- 1. 本地端侧模型调用
Apple Intelligence 强调在设备本地进行处理,以确保用户数据的隐私和安全。许多模型完全在设备上运行,利用设备的神经引擎(Neural Engine)来处理任务。
这些本地模型包括一个拥有 30 亿参数的语言模型,用于自然语言理解(NLU)、文本生成和摘要功能。通过这种方式,Apple Intelligence 能够在不依赖云端的情况下提供强大的智能化功能。
- 2. 私有云计算(Private Cloud Compute)
对于需要更多计算能力的复杂请求,Apple Intelligence 使用 Private Cloud Compute(PCC)来扩展计算能力。
这些云端模型运行在由 Apple Silicon 驱动的专用服务器上,确保数据在传输和处理过程中保持加密状态,并且在任务完成后立即删除。
PCC 的设计目标是提供无状态计算、可执行保证、无特权访问、不可定位性和可验证透明性。

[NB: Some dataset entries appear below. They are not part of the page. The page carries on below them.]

--- config.mk ---
export PLATFORM = sky130hd
export DESIGN_NAME = seg7_scan_capture_flat
export DESIGN_NICKNAME = d
export VERILOG_FILES = /design/src/rtl/seg7_scan_capture_if.sv /design/src/rtl/seg7_scan_capture.sv /design/src/flat_wrapper.sv
export SDC_FILE = /design/constraint.sdc
export NUM_CORES = 1
export LEC_CHECK = 0
export CORE_MARGIN = 3
export CORE_UTILIZATION = 48
export DETAILED_ROUTE_END_ITERATION = 8
export PLACE_DENSITY = 0.75
export SLEW_MARGIN = 20
export SYNTH_ARGS = -nofsm -noshare
export SYNTH_HDL_FRONTEND = slang
export SYNTH_SLANG_ARGS = --single-unit
--- constraint.sdc ---
create_clock -name clk -period 2.4 [get_ports clk]
set_input_delay 0.36 -clock clk [delete_from_list [all_inputs] [get_ports clk]]
set_output_delay 0.36 -clock clk [all_outputs]
set_load 0.01 [all_outputs]
--- src/rtl/seg7_scan_capture_if.sv ---
// rtl/seg7_scan_capture_if.sv - display bus and capture result bundle for seg7_scan_capture
interface seg7_scan_capture_if #(
  parameter int DIGITS = 4,
  parameter int IDX_W  = 2
);
  logic [6:0]          hex;
  logic [DIGITS-1:0]   dig_n;
  logic [4*DIGITS-1:0] bcd_out;
  logic [DIGITS-1:0]   valid;
  logic                upd;
  logic [IDX_W-1:0]    upd_idx;
  logic                err;
  logic [7:0]          err_cnt;

  // Drives the display pins and observes the captured results
  modport master (
    output hex, dig_n,
    input  bcd_out, valid, upd, upd_idx, err, err_cnt
  );

  // The capture block: reads the display pins, presents captured results
  modport slave (
    input  hex, dig_n,
    output bcd_out, valid, upd, upd_idx, err, err_cnt
  );
endinterface

--- src/rtl/seg7_scan_capture.sv ---
// rtl/seg7_scan_capture.sv - recovers per-digit codes from a multiplexed active-low 7-segment bus
module seg7_scan_capture #(
  parameter int DIGITS        = 4,
  parameter int STABLE_CYCLES = 4,
  parameter int IDX_W         = 2
) (
  input logic              clk,
  input logic              rst_n,
  seg7_scan_capture_if.slave bus
);

  localparam int CNT_W = (STABLE_CYCLES > 2) ? $clog2(STABLE_CYCLES) : 1;
  localparam logic [CNT_W-1:0]  CNT_MAX  = CNT_W'(STABLE_CYCLES - 1);
  localparam logic [CNT_W-1:0]  CNT_LAST = CNT_W'(STABLE_CYCLES - 2);
  localparam logic [DIGITS-1:0] DIG_ONE  = DIGITS'(1);

  typedef enum logic [1:0] {IDLE, TRACK, HOLD} state_t;

  // Synchroniser stages and previous-sample register
  logic [6:0]        hex_m_q, hex_s_q, hex_p_q;
  logic [DIGITS-1:0] dig_m_q, dig_s_q, dig_p_q;

  state_t              state_q;
  logic [CNT_W-1:0]    cnt_q, cnt_d;
  logic [4*DIGITS-1:0] bcd_q;
  logic [DIGITS-1:0]   valid_q;
  logic                upd_q, err_q;
  logic [IDX_W-1:0]    upd_idx_q;
  logic [7:0]          err_cnt_q;

  logic              match, onehot, legal, capture;
  logic [DIGITS-1:0] strobe;
  logic [IDX_W-1:0]  idx;
  logic [3:0]        code;

  // Sample comparison, strobe decode, segment decode and stability count
  always_comb begin
    match  = (hex_s_q == hex_p_q) && (dig_s_q == dig_p_q);
    strobe = ~dig_s_q;
    onehot = (strobe != '0) && ((strobe & (strobe - DIG_ONE)) == '0);
    idx    = '0;
    for (int i = 0; i < DIGITS; i++) begin
      if (strobe[i]) idx = IDX_W'(i);
    end
    legal = 1'b1;
    code  = 4'h0;
    case (hex_s_q)
      7'b1000000: code = 4'h0;
      7'b1111001: code = 4'h1;
      7'b0100100: code = 4'h2;
      7'b0110000: code = 4'h3;
      7'b0011001: code = 4'h4;
      7'b0010010: code = 4'h5;
      7'b0000010: code = 4'h6;
      7'b1111000: code = 4'h7;
      7'b0000000: code = 4'h8;
      7'b0010000: code = 4'h9;
      7'b0111111: code = 4'hF;
      7'b1111111: code = 4'hE;
      default:    legal = 1'b0;
    endcase
    if (!match || !onehot) begin
      cnt_d = '0;
    end else if (cnt_q == CNT_MAX) begin
      cnt_d = cnt_q;
    end else begin
      cnt_d = cnt_q + CNT_W'(1'b1);
    end
    // The sample becomes the STABLE_CYCLES-th identical one on this edge
    capture = (state_q == TRACK) && onehot && match && (cnt_q == CNT_LAST);
  end

  // Two-flop synchroniser plus one-cycle history; idle bus reads as all-ones
  always_ff @(posedge clk or negedge rst_n) begin
    if (!rst_n) begin
      hex_m_q <= '1;
      hex_s_q <= '1;
      hex_p_q <= '1;
      dig_m_q <= '1;
      dig_s_q <= '1;
      dig_p_q <= '1;
    end else begin
      hex_m_q <= bus.hex;
      hex_s_q <= hex_m_q;
      hex_p_q <= hex_s_q;
      dig_m_q <= bus.dig_n;
      dig_s_q <= dig_m_q;
      dig_p_q <= dig_s_q;
    end
  end

  // Capture FSM with registered result bank and pulse outputs
  always_ff @(posedge clk or negedge rst_n) begin
    if (!rst_n) begin
      state_q   <= IDLE;
      cnt_q     <= '0;
      bcd_q     <= '0;
      valid_q   <= '0;
      upd_q     <= 1'b0;
      err_q     <= 1'b0;
      upd_idx_q <= '0;
      err_cnt_q <= '0;
    end else begin
      cnt_q <= cnt_d;
      upd_q <= 1'b0;
      err_q <= 1'b0;
      case (state_q)
        IDLE: begin
          if (onehot) state_q <= TRACK;
        end
        TRACK: begin
          if (!onehot) begin
            state_q <= IDLE;
          end else if (capture) begin
            state_q   <= HOLD;
            upd_q     <= 1'b1;
            upd_idx_q <= idx;
            valid_q[idx] <= legal;
            if (legal) begin
              bcd_q[{idx, 2'b00} +: 4] <= code;
            end else begin
              err_q <= 1'b1;
              if (err_cnt_q != 8'hFF) err_cnt_q <= err_cnt_q + 8'd1;
            end
          end
        end
        HOLD: begin
          // Any change re-arms, so the same value can be captured again after a gap
          if (!match) state_q <= onehot ? TRACK : IDLE;
        end
        default: state_q <= IDLE;
      endcase
    end
  end

  assign bus.bcd_out = bcd_q;
  assign bus.valid   = valid_q;
  assign bus.upd     = upd_q;
  assign bus.upd_idx = upd_idx_q;
  assign bus.err     = err_q;
  assign bus.err_cnt = err_cnt_q;

endmodule

--- src/flat_wrapper.sv ---
// flat-port wrapper written by rule: the top's interface ports become plain ports
module seg7_scan_capture_flat 
#(
  parameter int DIGITS        = 4,
  parameter int STABLE_CYCLES = 4,
  parameter int IDX_W         = 2
)
  (clk, rst_n, bus_hex, bus_dig_n, bus_bcd_out, bus_valid, bus_upd, bus_upd_idx, bus_err, bus_err_cnt);
  seg7_scan_capture_if #(.DIGITS(DIGITS), .IDX_W(IDX_W)) bus_i ();
  input logic clk;
  input logic rst_n;
  input wire logic [$bits(bus_i.hex)-1:0] bus_hex;
  input wire logic [$bits(bus_i.dig_n)-1:0] bus_dig_n;
  output wire logic [$bits(bus_i.bcd_out)-1:0] bus_bcd_out;
  output wire logic [$bits(bus_i.valid)-1:0] bus_valid;
  output wire logic [$bits(bus_i.upd)-1:0] bus_upd;
  output wire logic [$bits(bus_i.upd_idx)-1:0] bus_upd_idx;
  output wire logic [$bits(bus_i.err)-1:0] bus_err;
  output wire logic [$bits(bus_i.err_cnt)-1:0] bus_err_cnt;
  assign bus_i.hex = bus_hex;
  assign bus_i.dig_n = bus_dig_n;
  assign bus_bcd_out = bus_i.bcd_out;
  assign bus_valid = bus_i.valid;
  assign bus_upd = bus_i.upd;
  assign bus_upd_idx = bus_i.upd_idx;
  assign bus_err = bus_i.err;
  assign bus_err_cnt = bus_i.err_cnt;
  seg7_scan_capture #(.DIGITS(DIGITS), .STABLE_CYCLES(STABLE_CYCLES), .IDX_W(IDX_W)) u_core (.clk(clk), .rst_n(rst_n), .bus(bus_i));
endmodule
After elaboration in Yosys (flattened, before gate mapping)
Cells that the tools add are included.

Flip-flop bits (word level): 69. Bits of input ports: 13. Output and inout bits: 32. Logic and storage cells: 89.

Add/subtract/negate cells: 4. Magnitude comparators: 2. Equal/unequal tests: 22. Shift-type cells: 2. Muxes and demuxes: 24. Bitwise logic cells: 3. Reductions and logical operators: 18.

Operator list (number): $pmux W4 S11 (1); $eq A7 B7 Y1 const B (4); $eq A7 B5 Y1 const B (3); $eq A7 B6 Y1 const B (3); $bwmux W16 (1); $mux W2 (8); $shift A4 B6 Y16 const A (1); $shiftx A4 B6 Y16 (1); $reduce_or A12 Y1 (1); $mux W1 (11); $add A8 B1 Y8 const B (1); $ne A8 B8 Y1 const B (1); $eq A7 B2 Y1 const B (1); $eq A7 B7 Y1 (1); $logic_not A7 Y1 (1); $eq A2 B2 Y1 const B (3); $logic_and A1 B1 Y1 (6); $neg A4 Y6 (1); $pmux W2 S3 (1); $reduce_and A3 Y1 (2); $reduce_and A5 Y1 (1); $and A4 B4 Y4 (1); $bwmux W4 (1); $eq A4 B4 Y1 (1); other kinds (17) (19).

Logic depth before layout (Yosys ltp)
Gate-level depths: netlist of run 1.

Depth in word-level cells: 11. Mapped depth: 9.

Worst setup path after synthesis of run 1
No wires, ideal clock.

Kind: register -> register. Start point: reg u_core.hex_s_q[2]. End point: reg u_core.err_cnt_q[7], in the netlist u_core.bus.err_cnt[7]. Data arrival time: 2.214 ns. Required time: 2.275 ns. Slack: 0.061 ns. Stages on the path, launching flop included: 9. Path through: dfstp_2 -> buf_4 -> xnor2_2 -> nand4_1 -> or3_4 -> or2_1 -> buf_6 -> nor4_4 -> mux2_4.

Longest elaborated chain between the ends: 5. Elaborated cells on any way between the ends: 20.

RTL lines: from (decl) (line seg7_scan_capture.sv:20) `logic [6:0] hex_m_q, hex_s_q, hex_p_q;`; from (signal assigned) (line seg7_scan_capture.sv:84) `hex_s_q <= hex_m_q;`; $eq A7 B7 Y1, or another cell as far along (line seg7_scan_capture.sv:47) `case (hex_s_q)`; $reduce_or A12 Y1 (no source line) or $logic_and A1 B1 Y1 (tied branches); $mux W1 or $logic_and A1 B1 Y1 (tied branches) (line seg7_scan_capture.sv:47, seg7_scan_capture.sv:70); $not A1 Y1 (no source line) or $logic_and A1 B1 Y1 (tied branches); $reduce_and A5 Y1 (no source line) (*); to (signal assigned) (line seg7_scan_capture.sv:123) `if (err_cnt_q != 8'hFF) err_cnt_q <= err_cnt_q + 8'd1;`; to (decl) (line seg7_scan_capture.sv:29) `logic [7:0] err_cnt_q;`.

Mark *: on every way between the ends. The rest lies on a longest branch, timed or not. A chain may end at the register's enable or synchronous reset.

Worst setup path in the final report of run 1
Start point: reg u_core.hex_s_q[1]. End point: reg u_core.err_cnt_q[7], in the netlist u_core.bus.err_cnt[7].

Same word-level chain as after synthesis.

==> flow_summary.yaml, run 1 <==
run:
  max_cap_violations: 0
cells_and_area:
  drive_gt1_share_pct: 26.89
  final_cell_mix: "43 x clkdlybuf4s50_1, 41 x nand2_1, 36 x dfrtp_1"
  antenna_cells: 0
  nFillCells: 477
  syn_to_final_growth_pct: 27.41
  nets: 348
  layout.cells.non_filler: 406
  fin_util_pct: 63.89
  final_common_cell: "clkdlybuf4s50_1"
critical_path:
  path_class: "flip-flop to flip-flop"
  cpLargestDelayFamily: "simple AND/OR/NAND/NOR gates"
  path_buf_inv: 0
  crit_fanout: 7
  crit_path_end_kind: "flip-flop"
  r2r_end: "u_core.bus.err_cnt[7]$_DFFE_PN0P_"
  slowest_stage: "dfstp_2"
  arrival_ns: 2.53
  worstReg2RegStart: "u_core.hex_s_q[1]$_DFF_PN1_"
  rrSetupSlack_ns: 0.10
  crit_required_ns: 2.63
  reg2reg_depth: 6
  start_kind: "flip-flop"
  max_stage_delay_ns: 0.61
  path_cells: "xnor2_2 > nand4_1 > or3_4 > or2_4 > nor4_4 > mux2_4"
drt:
  routed_wl_um: 5637
  drtAntennaViolNets: 0
  route.vias.total: 2087
  drt_iter0_drc: 88
  firstDrtPassIters: 4
  vias_per_cell: 5.140
  wire_per_inst_um: 13.88
  drc_errors: 0
sta:
  finalCritPeriodShare_pct: 95.65
  fin_skew_ns: 0.007654
  fin_tns_setup_ns: 0
  rsz0062_at_grt: "no"
  maxSlewViolCount: 0
  finalHoldViolCount: 0
  max_slew.worst_pin.slew_ns: 0.7142
  maxSlewHeadroom_pct: 52.39
  finalCriticalPeriod_ns: 2.296
  max_freq_ghz: 0.4356
  setup_violations: 0
floorplanning:
  pin_count: 45
  coreArea_um2: 6026
  start_util_pct: 50.15
  num_rows: 28
  fp.dieW_um: 85.34
  die_h_um: 85.34
  dieArea_um2: 7283
logic_synthesis:
  synthArstFlopShare_pct: 100.0
  syn-num-nets: 283
  yosysSeqAreaShare_pct: 58.51
  ys.flop_type: "dfrtp_1"
  yosysWarnings: 0
  synth_edf_count: 0
  synth_area_leaders: "dfrtp_1 30%, dfstp_2 29%, nand2_1 5.1%"
  ys_types: 44
  syn_area_um2: 3022
  ys_seq_elements: 69
  synth_cells: 261
  synth_top_area_cell: "dfrtp_1"
  synth_top_area_share_pct: 29.81
  avgSynthCellArea_um2: 11.58
global_routing:
  antenna_found_initial: 0
  grt_max_degree: 40
  grt_pass1_wl_um: 9625
  grt_usage_pct: 16.99
  grt_overflow_total: 0
  grt_pass1_vias: 2066
placement:
  gp_congestion: 0.8121
  port_buffers: 44
  place_inst: 388
  hpwl_um: 4183
clock_tree:
  clockBufferDepth: 2
  cts_made_buffers: 9
  clockRootBuffer: "clkbuf_8"
  clk_latency_ns: 0.34
  clock_sinks: 69
  cts_hold_buf: 0
  path_clk_slew_ns: 0.08
  cts_tree: "done"
  htreeDepth: 3
power:
  max-vdd-ir-drop_v: 0.0004568
  p_per_area_nw_per_um2: 611.1
  total_leakage_power_nw: 1.684
worst_hold_path:
  worstHoldPathType: "primary input to asynchronous set/reset pin"
status:
  status: "completed"
==> sequential cells by signal (all words and copies together), names as in the netlist <==
signal / cells
u_core.bus.valid: 4
u_core.hex_p_q: 7
u_core.bus.bcd_out: 16
u_core.bus.err_cnt: 8
u_core.dig_m_q: 4
u_core.bus.err: 1
u_core.state_q: 2
u_core.bus.upd: 1
u_core.dig_s_q: 4
u_core.dig_p_q: 4
u_core.hex_m_q: 7
u_core.bus.upd_idx: 2
u_core.cnt_q: 2
u_core.hex_s_q: 7
==> metal layers <==
metal	global-route usage, %	share of wire (%)
met5	0	0
met4	8.345	2.1
met3	3.495	3.6
met2	27.05	49
met1	22.14	45
==> worst reg2reg max path, delay by kind of cell, from the launching register on <==
| family | cells | cell delay (ns) |
|---|---|---|
| and+or+nand+nor | 4 | 1.15 |
| muxes | 1 | 0.32 |
| xor gates and xnor gates | 1 | 0.12 |
| DFF | 1 | 0.61 |
==> power breakdown <==
part	switching [mW]	internal, mW	leakage, nW	total (mW)
sequential	0.0188	1.21	0.849	1.23
clock	0.467	0.492	0.106	0.960
combinational	0.0866	0.0733	0.729	0.160
==> kinds of logic (layout without fill, tap and decap cells) <==
family | Yosys count | in the layout | share of synthesized area, %
DFF | 69 | 69 | 58.51
adders and majority gates | 9 | 9 | 3.727
AOI/OAI and AO/OA | 37 | 37 | 7.495
and+or+nand+nor | 102 | 102 | 18.14
xor gates and xnor gates | 19 | 19 | 6.004
buffers and inverters | 18 | 88 | 3.271
muxes | 7 | 7 | 2.857
==> metrics by stage <==
| stage | hold slack, ns | worst slack (ns) | area [µm²] | power, mW |
|---|---|---|---|---|
| 2_1_floorplan | 0.06441 | 0.06083 | 3022 | 1.333 |
| 3_3_place_gp | 0.3452 | 0.05435 | 3626 | 1.407 |
| 3_5_place_dp | 0.3469 | 0.008059 | 3626 | 1.412 |
| 4_1_cts | 0.07559 | 0.005131 | 3825 | 2.373 |
| 5_1_grt | 0.1099 | 0.008433 | 3850 | 2.448 |
| 6_report | 0.06290 | 0.1045 | 3850 | 2.353 |
==> how the worst max path moves through the flow <==
stage                                     start                                end  slack, ns  cells after the start
floorplan           u_core.hex_s_q[2]$_DFF_PN1_  u_core.bus.err_cnt[7]$_DFFE_PN0P_       0.06                      8
global placement    u_core.hex_s_q[1]$_DFF_PN1_  u_core.bus.err_cnt[7]$_DFFE_PN0P_       0.05                      6
detailed placement  u_core.hex_s_q[1]$_DFF_PN1_  u_core.bus.err_cnt[7]$_DFFE_PN0P_      0.008                      6
CTS                 u_core.hex_s_q[1]$_DFF_PN1_  u_core.bus.err_cnt[7]$_DFFE_PN0P_      0.005                      6
global route        u_core.hex_s_q[5]$_DFF_PN1_  u_core.bus.bcd_out[7]$_DFFE_PN0P_      0.008                      8
finish              u_core.hex_s_q[1]$_DFF_PN1_  u_core.bus.err_cnt[7]$_DFFE_PN0P_       0.10                      6
==> layout make-up <==
type | instances | area, µm² | share of cell area, %
repair buffers | 63 | 590.6 | 15.34
well taps | 75 | 93.84 | 2.437
multi-input cells | 174 | 1165 | 30.26
clock buffers | 9 | 123.9 | 3.217
clock inverters | 7 | 75.07 | 1.950
flip-flops and latches | 69 | 1768 | 45.92
inverters | 9 | 33.78 | 0.8775
==> what timing repair did <==
action	in CTS	in global routing
hold endpoints to repair	0	0
setup buffers	0	2
gates resized for setup	0	3
endpoints found under the setup margin	0	4
==> synth_stat cells, drive strengths merged (2+ instances only) <==
cell type	number
nand2	41
ha	9
xor2	8
xnor2	11
and3b	2
nor3b	2
nand2b	6
mux2	7
nor2	8
nor4	3
and3	6
dfstp	33
nand4	4
buf	8
a21oi	2
o21a	2
nor3	11
and4b	2
or2	5
o21ai	21
nand3	10
inv	9
o211ai	5
dfrtp	36
No activity file was read; power rests on OpenSTA's default activity.
==> run 2: changes to the inputs <==
--- a/config.mk
+++ b/config.mk
@@ -9,7 +9,7 @@
 export CORE_UTILIZATION = 48
 export DETAILED_ROUTE_END_ITERATION = 8
 export PLACE_DENSITY = 0.75
-export SLEW_MARGIN = 20
+export SLEW_MARGIN = 25
 export SYNTH_ARGS = -nofsm -noshare
 export SYNTH_HDL_FRONTEND = slang
 export SYNTH_SLANG_ARGS = --single-unit
==> results of run 2 <==
No change in the layout: final DEF, timing and power equal those of run 1.
==> run 3: changes to the inputs <==
--- a/config.mk
+++ b/config.mk
@@ -5,8 +5,9 @@
 export SDC_FILE = /design/constraint.sdc
 export NUM_CORES = 1
 export LEC_CHECK = 0
+export ABC_AREA = 1
 export CORE_MARGIN = 3
-export CORE_UTILIZATION = 48
+export CORE_UTILIZATION = 49
 export DETAILED_ROUTE_END_ITERATION = 8
 export PLACE_DENSITY = 0.75
 export SLEW_MARGIN = 25
==> run 3 against run 2 <==
  * First-iteration DRC count is 1.1% higher
  * Sequential share of layout area is 1.8 points lower
  * Largest cell class unchanged
  * Non-clock buffer count is 16 lower
  * Synthesized cell count is 49% higher
  * Global-route usage is 0.76 points higher
  * Sequential power hardly changed
  * Largest power group unchanged
  * Wire length is 6.8% higher
  * Clock-buffer cell count is 2 higher
  * Highest routed layer unchanged
  * Fmax is 16% higher
  * Combinational power hardly changed
  * Flip-flop and latch count stayed put
  * Via count is 22% higher
==> flow_summary.yaml, run 3 <==
status:
  status: "completed"
drt:
  vias_per_cell: 4.830
  route.vias.total: 2536
  drt_iter0_drc: 89
  drc_errors: 0
  routed_wl_um: 6018
  wire_per_inst_um: 11.46
  drtAntennaViolNets: 0
  firstDrtPassIters: 4
cells_and_area:
  final_cell_mix: "133 x nand2_1, 47 x nor2_1, 43 x clkdlybuf4s50_1"
  antenna_cells: 0
  drive_gt1_share_pct: 17.86
  fin_area_um2: 4010
  nets: 465
  final_common_cell: "nand2_1"
  layout.cells.non_filler: 525
  nFillCells: 553
  largest_register_ff_count: 16
  fin_util_pct: 62.44
  syn_to_final_growth_pct: 21.45
sta:
  setup_violations: 0
  maxSlewViolCount: 0
  hold_ws_ns: 0.06630
  fin_skew_ns: 0.006769
  maxSlewHeadroom_pct: 68.71
  fin_tns_setup_ns: 0
  finalHoldViolCount: 0
  max_slew.worst_pin.slew_ns: 0.4693
  layout_setup_ws_ns: 0.4214
  finalCriticalPeriod_ns: 1.979
  finalCritPeriodShare_pct: 82.44
  rsz0062_at_grt: "no"
  max_freq_ghz: 0.5054
floorplanning:
  dieArea_um2: 7760
  die_h_um: 88.09
  coreArea_um2: 6422
  num_rows: 29
  start_util_pct: 51.41
  fp.dieW_um: 88.09
  pin_count: 45
power:
  max-vdd-ir-drop_v: 0.0004110
  total_leakage_power_nw: 2.002
  switching_share_pct: 24.69
  combPwrFrac_pct: 7.0
  power_mw: 2.270
  p_per_area_nw_per_um2: 566.1
  p_int_mw: 1.709
  switchingPower_mw: 0.5605
  seqPwrFrac_pct: 54.8
  power.clock.fraction_pct: 38.3
clock_tree:
  clock_sinks: 69
  htreeDepth: 3
  clk_latency_ns: 0.34
  path_clk_slew_ns: 0.07
  cts_setup_buffers: 0
  cts_resized: 0
  cts_hold_buf: 0
  cts_tree: "done"
  cts_made_buffers: 9
  clockBufferDepth: 2
  clockRootBuffer: "clkbuf_8"
logic_synthesis:
  synth_top_area_cell: "dfrtp_1"
  synth_cells: 389
  synth_area_leaders: "dfrtp_1 27%, dfstp_2 26%, nand2_1 15%"
  synth.most_common_cell: "nand2_1"
  yosysWarnings: 0
  synthArstFlopShare_pct: 100.0
  syn-num-nets: 411
  avgSynthCellArea_um2: 8.488
  ys_seq_elements: 69
  yosysSeqAreaShare_pct: 53.54
  syn_area_um2: 3302
  synth_edf_count: 0
  ys.flop_type: "dfrtp_1"
  synth_top_area_share_pct: 27.28
  ys_types: 26
  synth_common_cells: "133 x nand2_1, 47 x nor2_1, 37 x inv_1, 36 x dfrtp_1"
critical_path:
  path_cells: "inv_1 > a21oi_1 > buf_4 > ha_1 > inv_1 > nand2_1 > nor3_1 > nand2_1 > nand2_1"
  slowest_stage: "dfstp_2"
  path_buf_inv: 3
  critPathMostFrequentCell: "nand2_1"
  start_kind: "flip-flop"
  arrival_ns: 2.26
  path_class: "flip-flop to flip-flop"
  cpLargestDelayFamily: "flip-flops"
  max_stage_delay_ns: 0.56
  crit_path_end_kind: "flip-flop"
  crit_required_ns: 2.68
  crit_fanout: 7
worst_hold_path:
  worstHoldPathType: "primary input to asynchronous set/reset pin"
placement:
  gp_congestion: 0.8956
  dpl-instance-area_um2: 3825
  port_buffers: 44
  dp_slack_ns: 0.4733
  place_inst: 509
  hpwl_um: 4472
global_routing:
  grt_pass1_vias: 2438
  grt_usage_pct: 17.75
  antenna_found_initial: 0
  grt_pass1_wl_um: 10660
  grt_max_degree: 39
  grt_overflow_total: 0
run:
  max_cap_violations: 0
-- run 3: cell count changes after synthesis, moves of 8 or more --
cell     before  now
o21ai_0      21    6
inv_2         0    8
nand2_1      41  133
nand3_1       9   33
inv_1         9   37
nor3_1       10    1
nor2_1        8   47
-- run 3: path summary, 6_finish.rpt --
check	cells past startpoint	end	slack, ns	from
setup / recovery	9	u_core.bus.bcd_out[11]$_DFFE_PN0P_	0.42	u_core.dig_s_q[1]$_DFF_PN1_
hold / removal	2	u_core.bus.bcd_out[1]$_DFFE_PN0P_	0.07	rst_n
setup reg to reg	9	u_core.bus.bcd_out[11]$_DFFE_PN0P_	0.42	u_core.dig_s_q[1]$_DFF_PN1_
hold reg to reg	0	u_core.dig_s_q[2]$_DFF_PN1_	0.36	u_core.dig_m_q[2]$_DFF_PN1_
max in group asynchronous	2	u_core.dig_p_q[1]$_DFF_PN1_	1.97	rst_n
min in group clk	0	u_core.dig_s_q[2]$_DFF_PN1_	0.36	u_core.dig_m_q[2]$_DFF_PN1_
-- run 3: final cells by class --
type                       instances  area (µm²)  area share, %
tap                               77       96.34          2.402
clock buffer                      11       152.6          3.807
sequential                        69        1768          44.09
clock inverter                     5       32.53         0.8112
multi-input combinational        271        1334          33.26
inverter                          45       168.9          4.212
timing repair buffer              47       457.9          11.42
-- run 3: cell families after synthesis --
logic type	Yosys count	share of synthesized area [%]
adders and majority gates	9	3.410
AOI/OAI and AO/OA	14	2.501
xor gates and xnor gates	12	3.183
and+or+nand+nor	236	31.30
DFF	69	53.54
buffers and inverters	49	6.063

通过这种方式,Apple Intelligence 能够在保护用户隐私的同时,提供更强大的计算能力。
- 3. 云端第三方模型调用
Apple 还与 OpenAI 合作,将 ChatGPT 集成到其平台中。用户可以通过 Siri 或系统内的写作工具访问 ChatGPT 的功能。这些请求在发送到 ChatGPT 之前会征得用户同意,并且用户的 IP 地址会被隐藏,OpenAI 不会存储这些请求。
ChatGPT 的集成使得 Apple Intelligence 能够利用第三方的强大模型来增强其功能,同时确保用户数据的隐私和安全。
运行逻辑
Apple Intelligence 的运行逻辑基于隐私优先的原则,主要通过以下方式实现:
- • 本地处理:大部分数据处理在用户设备上进行,利用设备的计算能力,确保数据不需要发送到云端,从而保护用户隐私。
- • 私有云计算:当本地设备的处理能力不足以应对某些复杂任务时,私有云计算系统会提供额外的计算资源。这些数据在完成任务后会立即删除,确保数据的临时性和安全性。
- • 第三方模型调用:在需要更强大模型的情况下,系统会调用第三方模型(如 ChatGPT),但会确保用户数据的隐私和安全。
综上所述,Apple Intelligence 的架构设计通过本地端侧模型、私有云计算和第三方模型调用三个层级,确保在提供强大 AI 功能的同时,最大限度地保护用户隐私和数据安全。